A British exit from the European union would result in prolonged uncertainty and put downward pressure on British companies’ credit ratings, Moody’s Investors Service has warned.
In two new reports out today, the credit rating giant said that the economic costs of a so-called Brexit would outweigh the potential benefits, with the UK leaving the EU leading to heightened uncertainty, weaker medium-term growth and a downturn in investment.
Moody’s said there would be “limited credit implications” for UK-based banks or banks with “sizable” British businesses, but warned that rating changes “could be more pronounced” in other sectors if a British exit dealt a blow to trade and investment or increased labour costs.

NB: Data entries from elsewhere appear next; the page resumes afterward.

===== config.mk =====
export PLATFORM = sky130hd
export DESIGN_NAME = line_rasterizer_pixel_writer_flat
export DESIGN_NICKNAME = d
export VERILOG_FILES = /design/src/sv/lrpw_pkg.sv /design/src/sv/lrpw_if.sv /design/src/sv/lrpw_cfg_regs.sv /design/src/sv/lrpw_stepper.sv /design/src/sv/lrpw_pixel_out.sv /design/src/sv/line_rasterizer_pixel_writer.sv /design/src/flat_wrapper.sv
export SDC_FILE = /design/constraint.sdc
export NUM_CORES = 1
export LEC_CHECK = 0
export BUFFER_PORTS_ARGS = -buffer_cell sky130_fd_sc_hd__clkbuf_2
export CAP_MARGIN = 20
export CORE_ASPECT_RATIO = 0.9
export CORE_MARGIN = 5
export CORE_UTILIZATION = 50
export CTS_CLUSTER_DIAMETER = 150
export DETAILED_ROUTE_END_ITERATION = 8
export MAX_ROUTING_LAYER = met4
export PLACE_DENSITY = 0.68
export RECOVER_POWER = 100
export REMOVE_ABC_BUFFERS = 1
export SETUP_SLACK_MARGIN = 0.5
export SLEW_MARGIN = 10
export SYNTH_ARGS = -nofsm -noshare
export SYNTH_HDL_FRONTEND = slang
export SYNTH_SLANG_ARGS = --single-unit

===== constraint.sdc =====
create_clock -name clk -period 7.95 [get_ports clk]
set_clock_uncertainty 0.15 [all_clocks]
set_input_delay 1.59 -clock clk [delete_from_list [all_inputs] [get_ports clk]]
set_output_delay 1.59 -clock clk [all_outputs]
set_load 0.01 [all_outputs]

===== src/sv/lrpw_pkg.sv =====
// ----------------------------------------------------------------------------
// lrpw_pkg
// Types, codes and helpers shared by the line rasterizer pixel writer.
// ----------------------------------------------------------------------------
`default_nettype none

package lrpw_pkg;

  localparam int COORD_W    = 16;   // endpoint field width
  localparam int COLOR_W    = 32;
  localparam int SIDE_CFG_W = 13;   // screen_width / screen_height register width
  localparam int PIX_IDX_W  = 24;
  localparam int CFG_ADDR_W = 2;
  localparam int CFG_DATA_W = SIDE_CFG_W;

  localparam logic [SIDE_CFG_W-1:0] WIDTH_RESET  = 13'd1024;
  localparam logic [SIDE_CFG_W-1:0] HEIGHT_RESET = 13'd768;

  // input item function codes
  localparam logic FUNC_START = 1'b0;
  localparam logic FUNC_STEP  = 1'b1;

  // configuration register indexes
  localparam logic [CFG_ADDR_W-1:0] CFG_SCREEN_WIDTH   = 2'd0;
  localparam logic [CFG_ADDR_W-1:0] CFG_SCREEN_HEIGHT  = 2'd1;
  localparam logic [CFG_ADDR_W-1:0] CFG_PIXEL_FORMAT   = 2'd2;
  localparam logic [CFG_ADDR_W-1:0] CFG_BUFFER_PRESENT = 2'd3;

  typedef struct packed {
    logic [SIDE_CFG_W-1:0] screen_width;
    logic [SIDE_CFG_W-1:0] screen_height;
    logic                  pixel_format;
    logic                  buffer_present;
  } lrpw_cfg_t;

  // one pixel of the active line, handed from the stepper to the output stage
  typedef struct packed {
    logic                      emit;
    logic signed [COORD_W-1:0] x;
    logic signed [COORD_W-1:0] y;
    logic                      last;
    logic [COLOR_W-1:0]        color;
  } lrpw_pix_t;

  function automatic logic [COLOR_W-1:0] rgb565_pack(input logic [COLOR_W-1:0] c);
    logic [COLOR_W-1:0] r;
    r = ((c >> 8) & 32'h0000_F800) | ((c >> 5) & 32'h0000_07E0) |
        ((c >> 3) & 32'h0000_001F);
    return r;
  endfunction

endpackage

`default_nettype wire


===== src/sv/lrpw_if.sv =====
// ----------------------------------------------------------------------------
// lrpw_in_if / lrpw_out_if
// Valid/ready channels for line commands and emitted pixels.
// ----------------------------------------------------------------------------
`default_nettype none

interface lrpw_in_if;
  logic        valid;
  logic        ready;
  logic        func;
  logic [15:0] start_x;
  logic [15:0] start_y;
  logic [15:0] end_x;
  logic [15:0] end_y;
  logic [31:0] color;

  modport source (output valid, func, start_x, start_y, end_x, end_y, color,
                  input ready);
  modport sink   (input valid, func, start_x, start_y, end_x, end_y, color,
                  output ready);
endinterface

“The biggest near-term credit risk from a Brexit for companies is the uncertainty that would follow with regards to trading relations, industry regulations and labour mobility,” said Moody’s group credit officer for corporate finance Richard Morawetz. “We expect that some companies would curb investments until there is greater clarity in these areas.
“However, given the potential two year timeline for a Brexit to take effect, there is likely to only be a few, if any, near-term rating changes,” Morawetz added.
“In the longer-term, rating changes could be more pronounced if a Brexit became clearly detrimental to trade, investment or labour costs, and ultimately to companies’ profitability.”
Meanwhile, a new report out today from American Express found that finance directors at British companies are optimistic about the future, despite lingering uncertainty over Britain’s relationship with the European Union.
In a survey of 100 chief financial officers at UK companies, American Express found that three in four expect to see economic growth this year – making British finance directors more optimistic in their outlook than their European or global counterparts.